This design comes from an exercise in tuning for small area, a short achievable clock period and few clock cycles per item on the open sky130 flow, not from production work. Only simulation tests tie the RTL to the original design; equivalence was not proved.

## v42
==> flow/design.v (excerpt) <==
module pi_ctrl (
    input  wire        clk,
    input  wire        rst,           
    input  wire        in_valid,
    output wire        in_ready,
    input  wire [31:0] ref_in,
    input  wire [31:0] fb_in,
    input  wire [31:0] trk_in,
    input  wire [31:0] trken_in,
    input  wire [31:0] lo_in,
    input  wire [31:0] hi_in,
    input  wire [4:0]  conn,          
    input  wire [31:0] kp,            
    input  wire [31:0] kit,           
    input  wire [31:0] lo_p,          
    input  wire [31:0] hi_p,          
    input  wire [4:0]  trk_bit,       
    input  wire        flag_clr,      
    output reg         out_valid,
    output reg  [31:0] y,
    output reg  [31:0] flg,
    output reg         sat
);
    localparam signed [63:0] S64_MAX = 64'sh7FFF_FFFF_FFFF_FFFF;
    localparam signed [63:0] S64_MIN = -64'sh7FFF_FFFF_FFFF_FFFF - 64'sd1;
    reg        rst_q;
    always @(posedge clk) rst_q <= rst;
    reg        rdy_q;                 
    reg        rdy_o;                 
    reg        adjq;                  
    reg        v1;
    reg [31:0] ref1, fb1, trk1, loi1, hii1, lop1, hip1, kp1, kit1;
    reg [4:0]  conn1;
    reg        fclr1;
    reg        track1;                
    assign in_ready = rdy_o;
    wire kp_same = v1 && (kp == kp1);
    always @(posedge clk) begin
        if (rst) begin
            rdy_q <= 1'b1;
            rdy_o <= 1'b1;
            adjq  <= 1'b0;
            v1    <= 1'b0;
        end else begin
            rdy_q <= !(in_valid && rdy_q && !kp_same);
            rdy_o <= !(in_valid && rdy_o && !kp_same);
            adjq  <= in_valid && !adjq && !kp_same;
            if (rdy_q) v1 <= in_valid;
        end
        if (rdy_q) begin
            ref1   <= ref_in;
            fb1    <= fb_in;
            trk1   <= trk_in;
            track1 <= conn[2] && trken_in[trk_bit];
            loi1   <= lo_in;
            hii1   <= hi_in;
            lop1   <= lo_p;
            hip1   <= hi_p;
            kp1    <= kp;
            kit1   <= kit;
            conn1  <= conn;
            fclr1  <= flag_clr;
        end
    end
    wire adjA  = adjq;                
    wire normA = v1 && !adjq;         
    wire signed [31:0] ref_s = ref1;
    wire signed [31:0] fb_s  = conn1[0] ? fb1  : 32'd0;
    wire signed [31:0] trk_s = conn1[1] ? trk1 : 32'd0;
  ...
Size in the first run: ~13000 cells after synthesis, ~850 flip-flops, about 400 I/O pins, ~0.10 mm2 of cells after synthesis.
==> flow/config.mk <==
export PLATFORM = sky130hd
export DESIGN_NAME = pi_ctrl
export DESIGN_NICKNAME = pi_ctrl
export VERILOG_FILES = /design/flow/design.v
export SDC_FILE = /design/flow/constraint.sdc
export NUM_CORES = 4
export LEC_CHECK = 0
export ABC_AREA = 1
export ABC_CLOCK_PERIOD_IN_PS = 10000
export CAP_MARGIN = 20
export CORE_MARGIN = 2
export CORE_UTILIZATION = 50
export CTS_CLUSTER_DIAMETER = 100
export CTS_CLUSTER_SIZE = 20
export SETUP_SLACK_MARGIN = 2
export SLEW_MARGIN = 20
==> flow/constraint.sdc <==
create_clock -name core_clock -period 44.0 [get_ports {clk}]
set_input_delay 8.8000 -clock core_clock [delete_from_list [all_inputs] [get_ports {clk}]]
set_output_delay 8.8000 -clock core_clock [all_outputs]
set_load 0.01 [all_outputs]
standard.sh (not shown) runs the stock make flow with config.mk's settings and CLKGATE_MAP_FILE= SYNTH_SCRIPT=/design/flow/synth_recipe.tcl, a recipe that flattens the netlist after the stock synthesis.
==> flow/flow/run.sh <==
#!/bin/bash
# The standard layout, with plain buffers (buf_2) on the ports instead of
# the delay buffers buffer_ports would otherwise pick.
set -euo pipefail
export BUFFER_PORTS_ARGS="-buffer_cell sky130_fd_sc_hd__buf_2"
bash standard.sh > standard_flow.log 2>&1
v42 completed end to end with timing, DRC and antenna clean.
Testbench counts of v42, summed over its fixed seeds: cycles 16,547, execs 16,000.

### YOUR INSTRUCTIONS
Output the entire listing above without leaving out or altering anything.

### RESULT
This design comes from an exercise in tuning for small area, a short achievable clock period and few clock cycles per item on the open sky130 flow, not from production work. Only simulation tests tie the RTL to the original design; equivalence was not proved.

## v42
==> flow/design.v (excerpt) <==
module pi_ctrl (
    input  wire        clk,
    input  wire        rst,           
    input  wire        in_valid,
    output wire        in_ready,
    input  wire [31:0] ref_in,
    input  wire [31:0] fb_in,
    input  wire [31:0] trk_in,
    input  wire [31:0] trken_in,
    input  wire [31:0] lo_in,
    input  wire [31:0] hi_in,
    input  wire [4:0]  conn,          
    input  wire [31:0] kp,            
    input  wire [31:0] kit,           
    input  wire [31:0] lo_p,          
    input  wire [31:0] hi_p,          
    input  wire [4:0]  trk_bit,       
    input  wire        flag_clr,      
    output reg         out_valid,
    output reg  [31:0] y,
    output reg  [31:0] flg,
    output reg         sat
);
    localparam signed [63:0] S64_MAX = 64'sh7FFF_FFFF_FFFF_FFFF;
    localparam signed [63:0] S64_MIN = -64'sh7FFF_FFFF_FFFF_FFFF - 64'sd1;
    reg        rst_q;
    always @(posedge clk) rst_q <= rst;
    reg        rdy_q;                 
    reg        rdy_o;                 
    reg        adjq;                  
    reg        v1;
    reg [31:0] ref1, fb1, trk1, loi1, hii1, lop1, hip1, kp1, kit1;
    reg [4:0]  conn1;
    reg        fclr1;
    reg        track1;                
    assign in_ready = rdy_o;
    wire kp_same = v1 && (kp == kp1);
    always @(posedge clk) begin
        if (rst) begin
            rdy_q <= 1'b1;
            rdy_o <= 1'b1;
            adjq  <= 1'b0;
            v1    <= 1'b0;
        end else begin
            rdy_q <= !(in_valid && rdy_q && !kp_same);
            rdy_o <= !(in_valid && rdy_o && !kp_same);
            adjq  <= in_valid && !adjq && !kp_same;
            if (rdy_q) v1 <= in_valid;
        end
        if (rdy_q) begin
            ref1   <= ref_in;
            fb1    <= fb_in;
            trk1   <= trk_in;
            track1 <= conn[2] && trken_in[trk_bit];
            loi1   <= lo_in;
            hii1   <= hi_in;
            lop1   <= lo_p;
            hip1   <= hi_p;
            kp1    <= kp;
            kit1   <= kit;
            conn1  <= conn;
            fclr1  <= flag_clr;
        end
    end
    wire adjA  = adjq;                
    wire normA = v1 && !adjq;         
    wire signed [31:0] ref_s = ref1;
    wire signed [31:0] fb_s  = conn1[0] ? fb1  : 32'd0;
    wire signed [31:0] trk_s = conn1[1] ? trk1 : 32'd0;
  ...
Size in the first run: ~13000 cells after synthesis, ~850 flip-flops, about 400 I/O pins, ~0.10 mm2 of cells after synthesis.
==> flow/config.mk <==
export PLATFORM = sky130hd
export DESIGN_NAME = pi_ctrl
export DESIGN_NICKNAME = pi_ctrl
export VERILOG_FILES = /design/flow/design.v
export SDC_FILE = /design/flow/constraint.sdc
export NUM_CORES = 4
export LEC_CHECK = 0
export ABC_AREA = 1
export ABC_CLOCK_PERIOD_IN_PS = 10000
export CAP_MARGIN = 20
export CORE_MARGIN = 2
export CORE_UTILIZATION = 50
export CTS_CLUSTER_DIAMETER = 100
export CTS_CLUSTER_SIZE = 20
export SETUP_SLACK_MARGIN = 2
export SLEW_MARGIN = 20
==> flow/constraint.sdc <==
create_clock -name core_clock -period 44.0 [get_ports {clk}]
set_input_delay 8.8000 -clock core_clock [delete_from_list [all_inputs] [get_ports {clk}]]
set_output_delay 8.8000 -clock core_clock [all_outputs]
set_load 0.01 [all_outputs]
standard.sh (not shown) runs the stock make flow with config.mk's settings and CLKGATE_MAP_FILE= SYNTH_SCRIPT=/design/flow/synth_recipe.tcl, a recipe that flattens the netlist after the stock synthesis.
==> flow/flow/run.sh <==
#!/bin/bash
# The standard layout, with plain buffers (buf_2) on the ports instead of
# the delay buffers buffer_ports would otherwise pick.
set -euo pipefail
export BUFFER_PORTS_ARGS="-buffer_cell sky130_fd_sc_hd__buf_2"
bash standard.sh > standard_flow.log 2>&1
v42 completed end to end with timing, DRC and antenna clean.
Testbench counts of v42, summed over its fixed seeds: cycles 16,547, execs 16,000.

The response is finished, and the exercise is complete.